While I was out reading my daily fill, I stumbled across a neat little program linked from Bad Astronomy. This app, designed by PhET Interactive Solutions at the University of Boulder, simulates the orbital physics of a small solar system. While I have spent many hours playing java games before, there is something about setting comets and planets on collision courses or hurling massive objects into the sun that makes me feel a little like Tim. In fact, I keep putting off writing the next sentence to try and make a stable orbit for a star with one planet and two moons. Well that’s done – I think with the rest of the week I’ll make a few oceans, some animals, and a couple of people. Then it’ll be about time for a siesta.

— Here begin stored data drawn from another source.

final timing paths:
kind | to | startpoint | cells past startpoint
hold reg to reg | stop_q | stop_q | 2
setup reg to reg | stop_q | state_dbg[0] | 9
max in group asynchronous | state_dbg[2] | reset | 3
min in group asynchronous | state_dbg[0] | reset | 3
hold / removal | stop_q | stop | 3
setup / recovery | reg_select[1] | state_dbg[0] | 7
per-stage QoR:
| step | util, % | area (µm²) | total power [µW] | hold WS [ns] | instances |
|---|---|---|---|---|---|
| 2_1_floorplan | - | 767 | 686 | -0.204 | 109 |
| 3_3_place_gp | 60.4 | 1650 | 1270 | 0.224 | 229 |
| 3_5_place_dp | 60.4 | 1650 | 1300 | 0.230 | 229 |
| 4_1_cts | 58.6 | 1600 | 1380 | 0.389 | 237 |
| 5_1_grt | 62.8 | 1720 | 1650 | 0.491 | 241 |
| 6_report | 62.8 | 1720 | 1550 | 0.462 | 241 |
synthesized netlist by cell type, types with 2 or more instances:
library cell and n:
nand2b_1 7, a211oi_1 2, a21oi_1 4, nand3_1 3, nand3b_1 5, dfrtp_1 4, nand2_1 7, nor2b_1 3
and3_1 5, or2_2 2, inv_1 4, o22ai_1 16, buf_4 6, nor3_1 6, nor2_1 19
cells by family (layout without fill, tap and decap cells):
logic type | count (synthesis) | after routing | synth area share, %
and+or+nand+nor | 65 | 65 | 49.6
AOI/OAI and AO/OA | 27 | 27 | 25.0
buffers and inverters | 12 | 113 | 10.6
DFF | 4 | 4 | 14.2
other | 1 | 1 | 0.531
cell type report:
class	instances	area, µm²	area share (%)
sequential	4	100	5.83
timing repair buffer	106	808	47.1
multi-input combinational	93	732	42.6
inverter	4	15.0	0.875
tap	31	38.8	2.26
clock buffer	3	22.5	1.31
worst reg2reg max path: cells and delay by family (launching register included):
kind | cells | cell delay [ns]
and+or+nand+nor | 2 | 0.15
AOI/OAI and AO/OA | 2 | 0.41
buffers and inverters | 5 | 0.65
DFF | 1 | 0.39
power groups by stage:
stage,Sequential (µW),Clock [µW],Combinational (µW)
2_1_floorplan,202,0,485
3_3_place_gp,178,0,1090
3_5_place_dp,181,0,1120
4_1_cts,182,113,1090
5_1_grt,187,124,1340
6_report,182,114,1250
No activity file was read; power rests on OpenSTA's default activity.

While this app has a color scheme reminiscent of a McDonald’s ball pit, it is amazingly addictive. There is something so predictably unpredictable about multi-body orbital dynamics. Is that comet going to smack the planet, or does it get a pass till next year? What does it look like when two pairs of binary stars cross orbits? This sort of steroidal calculus is a full-nelson on the imagination, so I’ll happily rely on software to do the heavy lifting. My Solar System, as the program is appropriately called, allows you to determine mass, position, vector, and initial velocity. You can put up to four celestial bodies in motion at any given time. That sounds sexy because it is sexy.

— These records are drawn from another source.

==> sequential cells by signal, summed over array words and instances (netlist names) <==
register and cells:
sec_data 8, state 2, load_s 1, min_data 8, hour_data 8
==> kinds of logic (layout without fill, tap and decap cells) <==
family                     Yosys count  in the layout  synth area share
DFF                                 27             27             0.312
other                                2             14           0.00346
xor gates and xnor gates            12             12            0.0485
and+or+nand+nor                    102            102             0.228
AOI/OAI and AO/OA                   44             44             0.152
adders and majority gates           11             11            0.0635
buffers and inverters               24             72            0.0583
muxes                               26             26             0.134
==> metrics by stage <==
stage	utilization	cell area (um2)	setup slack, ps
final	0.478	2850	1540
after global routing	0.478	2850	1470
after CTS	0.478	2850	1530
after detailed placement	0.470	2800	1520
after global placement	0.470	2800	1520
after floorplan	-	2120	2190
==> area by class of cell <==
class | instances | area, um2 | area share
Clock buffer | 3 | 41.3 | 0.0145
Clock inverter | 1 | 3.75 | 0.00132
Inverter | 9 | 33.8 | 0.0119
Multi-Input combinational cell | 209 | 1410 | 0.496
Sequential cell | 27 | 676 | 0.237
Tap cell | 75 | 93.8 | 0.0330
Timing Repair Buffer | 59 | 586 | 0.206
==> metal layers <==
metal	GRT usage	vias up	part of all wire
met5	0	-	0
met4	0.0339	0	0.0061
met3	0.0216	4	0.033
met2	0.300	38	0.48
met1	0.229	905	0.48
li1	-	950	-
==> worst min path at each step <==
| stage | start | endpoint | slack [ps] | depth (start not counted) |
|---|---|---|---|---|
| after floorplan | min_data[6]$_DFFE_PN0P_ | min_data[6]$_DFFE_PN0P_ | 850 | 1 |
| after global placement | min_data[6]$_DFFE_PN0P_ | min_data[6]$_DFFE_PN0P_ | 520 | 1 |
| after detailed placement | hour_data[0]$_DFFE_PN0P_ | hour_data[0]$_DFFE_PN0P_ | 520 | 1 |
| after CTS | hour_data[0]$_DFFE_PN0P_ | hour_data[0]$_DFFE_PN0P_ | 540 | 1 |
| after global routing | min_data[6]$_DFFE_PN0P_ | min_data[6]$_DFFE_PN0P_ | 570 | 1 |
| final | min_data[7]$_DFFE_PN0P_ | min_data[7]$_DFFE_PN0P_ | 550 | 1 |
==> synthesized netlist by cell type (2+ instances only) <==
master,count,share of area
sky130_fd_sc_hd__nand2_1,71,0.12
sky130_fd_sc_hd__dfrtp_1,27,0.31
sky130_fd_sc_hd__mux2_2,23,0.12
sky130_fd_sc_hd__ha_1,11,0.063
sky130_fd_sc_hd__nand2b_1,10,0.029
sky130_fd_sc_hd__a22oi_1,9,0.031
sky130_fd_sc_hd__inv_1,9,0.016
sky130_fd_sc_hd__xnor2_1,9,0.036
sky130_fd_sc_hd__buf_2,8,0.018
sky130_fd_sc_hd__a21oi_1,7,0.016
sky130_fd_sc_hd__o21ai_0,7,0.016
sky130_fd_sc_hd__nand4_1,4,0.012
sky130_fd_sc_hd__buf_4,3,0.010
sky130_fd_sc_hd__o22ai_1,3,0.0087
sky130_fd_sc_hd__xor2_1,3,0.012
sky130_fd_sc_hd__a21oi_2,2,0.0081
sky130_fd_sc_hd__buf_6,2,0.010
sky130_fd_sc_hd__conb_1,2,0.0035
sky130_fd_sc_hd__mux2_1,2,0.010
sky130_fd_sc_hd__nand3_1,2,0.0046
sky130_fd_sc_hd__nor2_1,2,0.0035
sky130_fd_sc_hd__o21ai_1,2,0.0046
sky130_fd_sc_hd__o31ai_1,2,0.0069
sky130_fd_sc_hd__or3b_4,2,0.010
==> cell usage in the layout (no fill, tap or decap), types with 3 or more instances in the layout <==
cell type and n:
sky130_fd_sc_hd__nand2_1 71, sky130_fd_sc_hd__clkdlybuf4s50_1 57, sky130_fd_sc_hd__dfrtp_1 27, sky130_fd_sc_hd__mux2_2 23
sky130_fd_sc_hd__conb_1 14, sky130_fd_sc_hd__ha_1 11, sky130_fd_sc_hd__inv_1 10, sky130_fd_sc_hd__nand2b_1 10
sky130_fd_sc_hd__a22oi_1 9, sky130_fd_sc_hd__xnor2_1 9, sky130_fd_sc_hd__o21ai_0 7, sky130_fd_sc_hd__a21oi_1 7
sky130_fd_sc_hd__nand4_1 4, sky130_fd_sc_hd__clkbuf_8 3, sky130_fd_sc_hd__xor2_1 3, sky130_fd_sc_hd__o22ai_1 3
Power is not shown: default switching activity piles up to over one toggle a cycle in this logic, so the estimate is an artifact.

Definitely check out the preset list before you start starscaping. If you (like me) imagine a moon spinning around its planet like an elliptical circle, paper-machete mobile mock-up from kindergarten, then you have got to see the “sun, planet, moon” preset. The vicious gravity wobble in the trajectory of the moon is really fascinating, and the trail left behind gives an appreciation for the absolute motion of planets in a way I’ve never experienced. Make sure to set the tempo to accurate – gravity simulation is number crunching madness, so the program has to make assumptions if you speed it up (and we all know what they say about assumptions).
I also had a lot of fun with PhET’s other interactive science software. There are a ton of similar java apps on the site, geared for all age ranges. For the kids, there is a sort of silly NES-quality ancestor to Spore that teaches the basic concepts of natural selection. Preteens get a ballistic trajectory app in the vein of the late, great Scorched Earth. The science simulations ramp all the way up in complexity to optical quantum controllers and DNA stretchers. Want a cool java app to learn about glacial sliding? They’ve got that too. Most of the programs, similarly to My Solar System, are addictive in a really sneaky sort of way. It must be those damn scientists trying to brainwash our kids again – yep, I see an app for the greenhouse effect. Torches? Pitchforks?